# **NOE : A PROGRAMMABLE NETWORK CONTROLLER**

J.L. DESBARBIEUX, A. ZERROUKI, F. WAJSBÜRT, C. SPASEVSKI, A. GREINER University P. & M. Curie, Laboratoire LIP6, ASIM Team 4 Place Jussieu 75252 Paris Cedex 05 France Tel : (+331) 44 27 52 53 Fax : (+331) 44 27 72 80 E-mail : Jean-lou.Desbarbieux, Amal.Zerrouki, Franck.Wajsburt, Cyril.Spasevski, Alain.Greiner }@lip6.fr Web : http://mpc.lip6.fr

ABSTRACT

This paper presents NOE, a programmable network controller designed to allow the implementation and the evaluation of a variety of message passing protocols. Such a component is adapted to build PC-clusters since it interfaces any CPU board offering a connection to the PCI bus to the high speed HSL network defined by the IEEE 1355 standard. NOE offers a 32/64 bit, 33/66 MHz PCI interface allowing a throughput of up to 520Mbytes/s. NOE includes also a set of programmable, parallel and asynchronous operators controlled by an external micro-controller. The paper describes also the microcontroller firmware named "BEE executive". This micro kernel provides the programmer with communication primitives as well as synchronization mechanisms necessary when implementing a specific message passing protocol on NOE.

NOE is a VLSI ASIC. It contains 1,3M transistors and its area is  $45,3mm^2$ . It has been fabricated in a 0.25 mn process. It is 33/66 MHz PCI compliant and can operate internally at up to 160 Mhz.

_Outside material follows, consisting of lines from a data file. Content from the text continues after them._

Context: an optimization exercise on an open-source flow, tuned for small area and a short achievable clock period. The choices shown serve that exercise and are no tape-out recipe. Only simulation tests tie the RTL to the original design; equivalence was not proved.

## 05-18
// conv_bn_act
module conv_bn_act #(
    parameter DATA_WIDTH = 16
)(
    input  logic                  clk,
    input  logic                  rst_n,
    input  logic [DATA_WIDTH-1:0] in_data,
    input  logic                  in_valid,
    output logic                  in_ready,
    output logic [DATA_WIDTH-1:0] out_data,
    output logic                  out_valid,
    input  logic                  enable_bn,
    input  logic                  use_relu          
);
For scale: about 2400 cells after synthesis, roughly 39 I/O pins, roughly 0.024 mm² of cells after synthesis.
export LEC_CHECK = 0
export CAP_MARGIN = 20
export CORE_MARGIN = 2
export CORE_UTILIZATION = 40
export SLEW_MARGIN = 20
create_clock -name core_clock -period 18.0 [get_ports {clk}]
standard.sh (not shown) runs the stock make flow with config.mk's settings and CLKGATE_MAP_FILE= SYNTH_SCRIPT=/design/flow/synth_recipe.tcl, a recipe that flattens the netlist after the stock synthesis.
==> flow/flow/run.sh <==
#!/bin/bash
# Standard synthesis, then inverters around full adders folded into the adders'
# polarity (flow/invfold.py), then the standard layout from floorplan on, with
# timing repair aiming at a setup slack of SETUP_SLACK_MARGIN.
set -euo pipefail
export SETUP_SLACK_MARGIN=11.8
here=$(pwd)
bash standard.sh synth > "$here/synth.log" 2>&1
R=orfs/results/${FLOW_PLATFORM}/conv_bn_act/base
cp "$R/1_2_yosys.v" "$here/1_2_yosys.std.v"
python3 flow/invfold.py "$here/1_2_yosys.std.v" "$R/1_2_yosys.v" > "$here/invfold.log" 2>&1
rm -f "$R/1_synth.odb" "$R/1_synth.sdc"
bash standard.sh > "$here/layout.log" 2>&1
Other scripts of this flow, unchanged in this note and not shown: flow/flow/invfold.py
For 08-14, these inputs were changed with respect to 05-18:
--- a/flow/design.v
+++ b/flow/design.v
@@ -69,43 +69,48 @@
     always_ff @(posedge clk) begin
         if (loading && in_valid) begin
             if (load_count == 4'd2) bn_gamma   <= in_data;
             if (load_count == 4'd3) bn_beta    <= in_data;
         end
     end
-    logic [16:0] xs;
-    logic [18:0] xe;
-    logic [8:0]  b_one, b_two, b_neg;
+    logic [15:0] xs;
+    logic        xs_uns;
+    logic [16:0] xe;
+    logic [7:0]  b_one, b_two, b_neg;
+    logic        x_hi;
     logic [31:0] bb_q, mt, prod, p_q;
     logic        bn_q, bn2_q;
     always_comb begin
-        if (cnt3)         xs = {w4[15], w4};
-        else if (take_w0) xs = {1'b0, bn_m[15:0]};
-        else              xs = {in_data[15], in_data};
-    end
-    assign xe = {xs[16], xs, 1'b0};
-    always_ff @(posedge clk) begin
-        for (int j = 0; j < 9; j++) begin
+        xs_uns = 1'b0;
+        if (cnt3)         xs = w4;
+        else if (take_w0) begin xs = bn_m[15:0]; xs_uns = 1'b1; end
+        else              xs = in_data;
+    end
+    assign xe = {xs, 1'b0};
+    always_ff @(posedge clk) begin
+        for (int j = 0; j < 8; j++) begin
             b_one[j] <= xe[2*j+1] ^ xe[2*j];
             b_two[j] <= (xe[2*j+2] & ~xe[2*j+1] & ~xe[2*j]) | (~xe[2*j+2] & xe[2*j+1] & xe[2*j]);
             b_neg[j] <= xe[2*j+2];
         end
+        x_hi <= xs_uns && xs[15];
         if (cnt3 || take_w0 || take_w4) bb_q <= {16'd0, bn_gamma};
         else if (enable_bn)             bb_q <= op_g ? prod : bn_g;
         else                            bb_q <= {{16{w4[15]}}, w4};
         bn_q <= take && enable_bn;
     end
     logic [8:0][31:0] rows;
     logic [31:0]      negs;
-    for (genvar j = 0; j < 9; j++) begin : g_rows
+    for (genvar j = 0; j < 8; j++) begin : g_rows
         assign rows[j] = ((({32{b_one[j]}} & bb_q) | ({32{b_two[j]}} & (bb_q << 1)))
                           ^ {32{b_neg[j]}}) << (2 * j);
         assign negs[2*j]   = b_neg[j];
         assign negs[2*j+1] = 1'b0;
     end
-    assign negs[31:18] = '0;
+    assign rows[8]     = {x_hi ? bb_q[15:0] : 16'd0, 16'd0};
+    assign negs[31:16] = '0;
     logic [31:0] bt;
     assign mt   = bn_q ? bn_m : 32'd0;
     assign bt   = bn_q ? {8'd0, bn_beta, 8'd0} : 32'd0;
     assign prod = rows[0] + rows[1] + rows[2] + rows[3] + rows[4] + rows[5] + rows[6]
                 + rows[7] + rows[8] + negs - mt + bt;
     always_ff @(posedge clk) begin
@@ -156,17 +161,14 @@
         assign sqrow[i] = ({20'd0, a[i]} << (2 * i)) | ((a[i] ? {11'd0, a >> (i + 1)} : 21'd0) << (2 * i + 2));
     end
     assign sq = sqrow[0] + sqrow[1] + sqrow[2] + sqrow[3] + sqrow[4]
               + sqrow[5] + sqrow[6] + sqrow[7] + sqrow[8] + sqrow[9];
     assign s = sq + ({11'd0, a} << 9) + ({11'd0, a} << 8)
              - (m ? ({11'd0, a} << 11) : 21'd0) + {1'b0, m, 19'd0};
-    logic [16:0] d1, d2;
     logic [15:0] q_hi;
-    assign d1   = {1'b0, in_data} - 17'd10923;
-    assign d2   = {1'b0, in_data} - 17'd21846;
-    assign q_hi = !d2[16] ? d2[15:0] : !d1[16] ? d1[15:0] : in_data;
+    assign q_hi = in_data - ((y >= 16'sd21846) ? 16'd21846 : (y >= 16'sd10923) ? 16'd10923 : 16'd0);
     logic [11:0] w;
     assign w = s[20:9];
     localparam logic [12:0] EVEN = 13'b0_0101_0101_0101;
     logic [12:0] t0a, t0b, t1a, t1b, t2a, t2b;
     assign t0a = {1'b0, w} & EVEN;
     assign t0b = {1'b0, w} & ~EVEN;
==> comparison <==
- The final layouts of 08-14 and 05-18 pass the timing, design-rule and antenna checks.
- Final sequential cell count: 08-14 < 05-18
- Relative to 05-18, 08-14 degrades placement-stage worst setup slack.
- The layout overhead on the synthesized area in 08-14 sits 0.67 points below the value recorded for 05-18.
- Delta (08-14 minus 05-18): sequential share of layout area +0.40 points; design area shows a reduction of 2.1%; area fraction of clock buffers and clock inverters now sits at about the same level; minimum setup slack in the final design higher.
- Measured against each other, 08-14 and 05-18 differ in routed wire length, the higher figure coming from 05-18.
- Slew of the pin with the lowest slew margin | 08-14 above 05-18
- In 08-14 the clock period minus worst slack turned out 58 ps lower than in 05-18.
- Compare 08-14 and 05-18 | number of sinks driven by the clock tree lower: 08-14
- Against 05-18 as the reference, 08-14 delivers a lower non-filler instance count after layout.
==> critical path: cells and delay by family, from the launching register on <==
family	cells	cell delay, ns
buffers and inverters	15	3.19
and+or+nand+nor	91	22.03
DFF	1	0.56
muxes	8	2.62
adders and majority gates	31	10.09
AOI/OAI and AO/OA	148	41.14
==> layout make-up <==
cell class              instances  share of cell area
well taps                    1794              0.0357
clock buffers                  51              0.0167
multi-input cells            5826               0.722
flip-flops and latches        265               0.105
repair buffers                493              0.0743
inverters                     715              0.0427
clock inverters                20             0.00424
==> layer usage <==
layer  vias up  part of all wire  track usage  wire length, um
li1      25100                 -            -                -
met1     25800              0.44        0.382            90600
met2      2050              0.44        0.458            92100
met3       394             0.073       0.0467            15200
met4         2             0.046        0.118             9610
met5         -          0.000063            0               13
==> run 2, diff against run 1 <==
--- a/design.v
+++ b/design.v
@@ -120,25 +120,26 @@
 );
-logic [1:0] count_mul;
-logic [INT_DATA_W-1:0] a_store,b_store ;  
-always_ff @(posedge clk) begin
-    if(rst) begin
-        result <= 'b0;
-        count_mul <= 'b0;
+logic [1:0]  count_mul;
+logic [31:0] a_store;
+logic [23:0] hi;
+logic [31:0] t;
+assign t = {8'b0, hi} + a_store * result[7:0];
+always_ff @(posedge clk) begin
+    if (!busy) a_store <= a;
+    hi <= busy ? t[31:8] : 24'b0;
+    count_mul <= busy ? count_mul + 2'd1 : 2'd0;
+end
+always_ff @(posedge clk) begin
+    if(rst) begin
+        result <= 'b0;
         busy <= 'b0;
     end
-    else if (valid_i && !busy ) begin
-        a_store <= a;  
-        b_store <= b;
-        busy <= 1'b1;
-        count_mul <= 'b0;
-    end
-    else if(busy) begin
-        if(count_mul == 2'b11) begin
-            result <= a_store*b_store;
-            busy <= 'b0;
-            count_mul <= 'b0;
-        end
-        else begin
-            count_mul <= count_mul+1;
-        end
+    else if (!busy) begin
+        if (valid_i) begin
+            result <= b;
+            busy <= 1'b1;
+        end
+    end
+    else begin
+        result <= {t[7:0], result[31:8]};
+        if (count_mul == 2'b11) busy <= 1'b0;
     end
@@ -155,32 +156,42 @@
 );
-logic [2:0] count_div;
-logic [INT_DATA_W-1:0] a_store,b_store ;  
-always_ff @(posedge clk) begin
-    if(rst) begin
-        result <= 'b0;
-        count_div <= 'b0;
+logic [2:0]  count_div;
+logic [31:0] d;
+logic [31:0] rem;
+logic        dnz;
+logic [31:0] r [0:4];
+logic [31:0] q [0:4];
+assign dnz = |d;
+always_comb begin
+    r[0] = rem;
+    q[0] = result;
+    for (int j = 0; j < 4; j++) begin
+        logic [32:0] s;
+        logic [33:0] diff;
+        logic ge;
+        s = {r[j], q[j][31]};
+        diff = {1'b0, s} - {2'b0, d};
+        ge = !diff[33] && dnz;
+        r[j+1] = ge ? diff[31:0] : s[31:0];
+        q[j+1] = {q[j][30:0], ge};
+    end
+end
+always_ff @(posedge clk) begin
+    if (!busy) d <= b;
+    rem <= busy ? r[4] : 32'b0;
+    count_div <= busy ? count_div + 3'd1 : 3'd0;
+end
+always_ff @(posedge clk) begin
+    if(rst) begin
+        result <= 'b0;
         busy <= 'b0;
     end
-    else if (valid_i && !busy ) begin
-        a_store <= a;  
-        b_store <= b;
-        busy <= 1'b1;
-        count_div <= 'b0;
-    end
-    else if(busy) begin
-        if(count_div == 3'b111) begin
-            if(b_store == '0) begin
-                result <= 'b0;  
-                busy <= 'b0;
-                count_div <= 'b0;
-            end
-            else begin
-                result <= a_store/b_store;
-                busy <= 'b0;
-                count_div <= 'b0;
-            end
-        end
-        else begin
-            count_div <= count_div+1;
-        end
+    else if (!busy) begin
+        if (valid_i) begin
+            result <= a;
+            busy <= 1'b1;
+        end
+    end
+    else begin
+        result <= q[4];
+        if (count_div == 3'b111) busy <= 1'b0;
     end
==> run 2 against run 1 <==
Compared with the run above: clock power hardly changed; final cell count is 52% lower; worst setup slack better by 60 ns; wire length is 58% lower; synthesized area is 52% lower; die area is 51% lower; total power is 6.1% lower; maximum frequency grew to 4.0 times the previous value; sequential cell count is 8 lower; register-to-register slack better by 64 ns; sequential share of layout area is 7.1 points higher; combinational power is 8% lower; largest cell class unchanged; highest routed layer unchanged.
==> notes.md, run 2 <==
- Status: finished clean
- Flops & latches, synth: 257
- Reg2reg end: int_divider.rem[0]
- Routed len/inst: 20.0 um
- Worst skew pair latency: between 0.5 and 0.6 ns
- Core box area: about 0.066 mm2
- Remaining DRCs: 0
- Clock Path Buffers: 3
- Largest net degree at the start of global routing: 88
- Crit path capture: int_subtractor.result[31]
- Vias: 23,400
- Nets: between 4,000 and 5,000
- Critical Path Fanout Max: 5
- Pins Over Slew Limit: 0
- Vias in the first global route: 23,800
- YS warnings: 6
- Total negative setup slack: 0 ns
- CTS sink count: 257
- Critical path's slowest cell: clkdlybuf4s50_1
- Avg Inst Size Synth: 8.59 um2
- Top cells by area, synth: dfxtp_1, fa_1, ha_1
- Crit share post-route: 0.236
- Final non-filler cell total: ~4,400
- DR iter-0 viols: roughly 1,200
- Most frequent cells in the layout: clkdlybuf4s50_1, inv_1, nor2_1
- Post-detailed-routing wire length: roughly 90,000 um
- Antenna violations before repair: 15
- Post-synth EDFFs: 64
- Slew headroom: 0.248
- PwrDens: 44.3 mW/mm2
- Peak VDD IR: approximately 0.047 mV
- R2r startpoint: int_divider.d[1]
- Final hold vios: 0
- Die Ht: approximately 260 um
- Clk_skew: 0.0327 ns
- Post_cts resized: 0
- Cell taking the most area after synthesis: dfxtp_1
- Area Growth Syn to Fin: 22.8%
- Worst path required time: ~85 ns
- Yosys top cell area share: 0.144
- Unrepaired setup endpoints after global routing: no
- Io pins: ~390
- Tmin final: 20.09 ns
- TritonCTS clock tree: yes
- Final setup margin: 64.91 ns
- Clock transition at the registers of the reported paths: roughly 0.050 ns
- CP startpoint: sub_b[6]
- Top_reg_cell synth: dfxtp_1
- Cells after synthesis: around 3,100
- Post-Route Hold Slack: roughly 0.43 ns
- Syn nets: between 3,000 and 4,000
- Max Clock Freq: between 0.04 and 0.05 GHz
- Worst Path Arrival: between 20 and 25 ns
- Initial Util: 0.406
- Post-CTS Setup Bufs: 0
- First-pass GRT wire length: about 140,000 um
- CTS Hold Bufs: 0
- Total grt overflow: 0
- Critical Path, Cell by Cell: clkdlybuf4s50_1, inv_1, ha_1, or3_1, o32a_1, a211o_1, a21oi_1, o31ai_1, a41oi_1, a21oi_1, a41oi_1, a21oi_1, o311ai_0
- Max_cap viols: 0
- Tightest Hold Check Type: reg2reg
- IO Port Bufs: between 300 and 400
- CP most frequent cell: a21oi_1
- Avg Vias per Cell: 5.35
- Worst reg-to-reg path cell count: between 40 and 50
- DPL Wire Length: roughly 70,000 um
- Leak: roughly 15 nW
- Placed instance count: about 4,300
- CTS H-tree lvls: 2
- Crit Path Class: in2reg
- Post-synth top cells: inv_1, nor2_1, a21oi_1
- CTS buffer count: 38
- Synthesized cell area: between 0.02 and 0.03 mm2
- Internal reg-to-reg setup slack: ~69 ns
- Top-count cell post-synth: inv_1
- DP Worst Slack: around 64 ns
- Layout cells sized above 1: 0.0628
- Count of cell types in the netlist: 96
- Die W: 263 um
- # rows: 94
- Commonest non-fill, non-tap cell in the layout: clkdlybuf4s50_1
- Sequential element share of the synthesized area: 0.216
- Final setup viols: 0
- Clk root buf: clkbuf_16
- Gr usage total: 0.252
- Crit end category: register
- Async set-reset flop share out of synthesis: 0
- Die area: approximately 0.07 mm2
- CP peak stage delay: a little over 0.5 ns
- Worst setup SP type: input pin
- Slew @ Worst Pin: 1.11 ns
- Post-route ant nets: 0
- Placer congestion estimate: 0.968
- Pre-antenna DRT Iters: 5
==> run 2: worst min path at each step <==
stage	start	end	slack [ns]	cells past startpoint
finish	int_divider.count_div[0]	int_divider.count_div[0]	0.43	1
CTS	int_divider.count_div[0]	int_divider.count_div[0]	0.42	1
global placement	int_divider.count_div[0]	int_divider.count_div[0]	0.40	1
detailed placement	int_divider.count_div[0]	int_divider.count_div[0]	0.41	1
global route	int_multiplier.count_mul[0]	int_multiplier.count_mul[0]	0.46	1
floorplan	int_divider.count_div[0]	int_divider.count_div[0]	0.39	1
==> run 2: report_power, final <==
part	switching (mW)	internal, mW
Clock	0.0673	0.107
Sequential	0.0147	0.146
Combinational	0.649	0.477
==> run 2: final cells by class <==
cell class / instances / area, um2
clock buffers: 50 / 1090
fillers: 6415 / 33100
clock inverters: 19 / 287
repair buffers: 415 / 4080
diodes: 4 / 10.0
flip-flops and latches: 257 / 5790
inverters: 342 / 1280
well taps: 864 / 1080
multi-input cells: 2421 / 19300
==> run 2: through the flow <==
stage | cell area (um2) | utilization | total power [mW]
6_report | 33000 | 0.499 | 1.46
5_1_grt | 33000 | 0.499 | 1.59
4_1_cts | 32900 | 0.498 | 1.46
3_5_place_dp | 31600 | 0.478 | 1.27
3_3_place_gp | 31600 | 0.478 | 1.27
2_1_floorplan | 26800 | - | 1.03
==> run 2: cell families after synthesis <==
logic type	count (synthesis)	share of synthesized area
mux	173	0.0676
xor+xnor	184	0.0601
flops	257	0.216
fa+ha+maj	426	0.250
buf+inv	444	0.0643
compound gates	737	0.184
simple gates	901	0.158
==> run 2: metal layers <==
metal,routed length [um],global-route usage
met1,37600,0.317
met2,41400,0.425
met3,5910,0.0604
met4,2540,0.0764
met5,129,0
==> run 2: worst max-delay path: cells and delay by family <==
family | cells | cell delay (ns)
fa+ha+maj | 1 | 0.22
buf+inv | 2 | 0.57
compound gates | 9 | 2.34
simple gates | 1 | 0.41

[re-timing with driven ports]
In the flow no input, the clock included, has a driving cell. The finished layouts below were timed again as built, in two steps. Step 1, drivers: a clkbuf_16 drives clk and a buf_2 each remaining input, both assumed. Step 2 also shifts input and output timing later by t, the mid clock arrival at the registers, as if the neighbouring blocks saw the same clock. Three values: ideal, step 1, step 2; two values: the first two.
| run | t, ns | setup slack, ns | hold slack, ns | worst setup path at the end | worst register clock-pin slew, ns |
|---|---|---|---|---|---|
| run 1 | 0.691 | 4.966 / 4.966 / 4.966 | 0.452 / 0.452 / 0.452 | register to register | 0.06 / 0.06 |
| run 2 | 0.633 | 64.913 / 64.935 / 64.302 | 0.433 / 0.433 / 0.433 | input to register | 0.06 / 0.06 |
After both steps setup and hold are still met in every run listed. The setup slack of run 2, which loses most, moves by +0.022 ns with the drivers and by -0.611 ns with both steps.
Source: an optimization exercise on an open RTL-to-GDS flow (aim: small area and a short achievable clock period). Production flows keep margins and buffers that such runs may drop.
In this exercise RTL edits were held to simulation tests only and were not proved equivalent to the original.
Power is estimated from default activity; no workload was simulated.

==> design/flow/design.v <==
module RegFile (
    input         clk,
    input         rst_n,
    input         we,
    input  [4:0]  wa,
    input  [31:0] wd,
    input  [11:0] ra1,
    output [31:0] rd1,
    input  [11:0] ra2,
    output [31:0] rd2
);
    wire [31:0] q [1:31];
    wire [31:1] valid;
    wire [31:1] sel1, sel2;
    genvar g;
    generate
        for (g = 1; g < 32; g = g + 1) begin : r
            reg [31:0] d;
            reg v;
            wire wr = we && (wa == g);
            always @(posedge clk)
                if (wr) d <= wd;
            always @(posedge clk or negedge rst_n)
                if (~rst_n) v <= 1'b0;
                else if (wr) v <= 1'b1;
            assign valid[g] = v;
            assign q[g] = d;
            assign sel1[g] = valid[g] && ra1[8 + g / 8] && ra1[g % 8];
            assign sel2[g] = valid[g] && ra2[8 + g / 8] && ra2[g % 8];
        end
    endgenerate
    reg [31:0] r1, r2;
    integer i;
    always @* begin
        r1 = 32'b0;
        r2 = 32'b0;
        for (i = 1; i < 32; i = i + 1) begin
            r1 = r1 | ({32{sel1[i]}} & q[i]);
            r2 = r2 | ({32{sel2[i]}} & q[i]);
        end
    end
    assign rd1 = r1;
    assign rd2 = r2;
endmodule
What follows belongs to an exercise in optimizing a design on an open flow for small area, a short achievable clock period and few clock cycles; a production flow would make more cautious choices. Only simulation tests tie the RTL to the original design; equivalence was not proved.

blue:
==> module arithmetic_station, before the edit <==
module arithmetic_station
(
    input  logic clk,
    input  logic rst,
    input  logic [1:0] enqueue,
    input  logic [151:0] data_in,
    input  logic [151:0] broadcast,
    output logic [75:0] data_out,
    output logic [1:0] full
);
    logic [0:0]  e;                      
    logic [0:0]  k;                      
    assign e = 1'b0;
    assign k = 1'b0;
    logic [32:0] opa  [0:0];
    logic [32:0] opb  [0:0];
    logic [9:0]  ctl  [0:0];             
    logic        vld  [0:0];
    logic [37:0] res  [0:0];
    logic        v, r1, r2, f7, sb;
    logic [2:0]  f3;
    logic [31:0] d1, d2;
    logic [4:0]  id;
    assign {r1, d1} = opa[e];
    assign {r2, d2} = opb[e];
    assign {f3, f7, sb, id} = ctl[e];
    assign v = vld[e];
    logic        go;
    logic [31:0] y;
    assign go = v & ~r1 & ~r2;
    alu32 alu_0(.a(d1), .b(d2), .op_funct3(f3), .op_funct7(f7), .sub(sb), .out(y));
    assign data_out = {38'd0, res[k]};
    assign full[0] = v & ~go;
    assign full[1] = 1'b1;
    logic        enq;
    logic [75:0] in0;
    assign enq = enqueue[0];
    assign in0 = data_in[75:0];
    logic [3:0] h1, h2;              
    always_comb for (int j = 0; j < 4; j++) begin
        h1[j] = broadcast[38*j + 37] && broadcast[38*j +: 5] == d1[4:0];
        h2[j] = broadcast[38*j + 37] && broadcast[38*j +: 5] == d2[4:0];
    end
    logic [3:0]  s1, s2;
    logic        k1, k2;             
    assign s1 = {4{~enq & r1}} & h1;
    assign s2 = {4{~enq & r2}} & h2;
    assign k1 = ~enq & ~(r1 & |h1);
    assign k2 = ~enq & ~(r2 & |h2);
    logic [31:0] n1, n2;
    always_comb begin
        n1 = ({32{enq}} & in0[69:38]) | ({32{k1}} & d1);
        n2 = ({32{enq}} & in0[36:5])  | ({32{k2}} & d2);
        for (int j = 0; j < 4; j++) begin
            n1 = n1 | ({32{s1[j]}} & broadcast[38*j + 5 +: 32]);
            n2 = n2 | ({32{s2[j]}} & broadcast[38*j + 5 +: 32]);
        end
    end
    logic [9:0] ctl_in;
    assign ctl_in = {in0[74:71], (~in0[74] & in0[73]) | (in0[74:72] == 3'b000 && in0[71]), in0[4:0]};
    always_ff @(posedge clk) begin
        opa[e] <= {enq ? in0[70] : (r1 & ~|h1), n1};
        opb[e] <= {enq ? in0[37] : (r2 & ~|h2), n2};
        ctl[e] <= enq ? ctl_in : {f3, f7, sb, id};
        vld[e] <= ~rst & (enq | (v & ~go));
        res[k] <= {~rst & go, y, id};
    end
endmodule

KEYWORDS : network controller, VLSI, HSL networks, low-level protocols, parallel processing.

#### **1. INTRODUCTION**

NOE has been designed in the frame of the MPC project whose objective is the design of low cost and high performance parallel computers. The MPC parallel computer[2] is currently available and used by several universities. It offers 16 processing nodes connected through HSL links. A specific board has been designed to connect the nodes to the HSL network. It includes the RCUBE router[3] which realizes the routing function in the HSL network and PCI-DDC a dedicated network controller implementing the Direct Deposit State Less Receiver Protocol (DDSLRP) [4]. This specific protocol uses the remote-write primitive : at the emitter end, the processor adds a message descriptor (start address, size, remote address, ...) in the list of messages to be sent. Then, through DMA reads, PCI-DDC fetches data to be transmitted from the local memory, and handles data transfers to the remote node memory without any intervention of the processor. At the receiver end, PCI-DDC writes the incoming data in memory through DMA accesses before notifying the processor.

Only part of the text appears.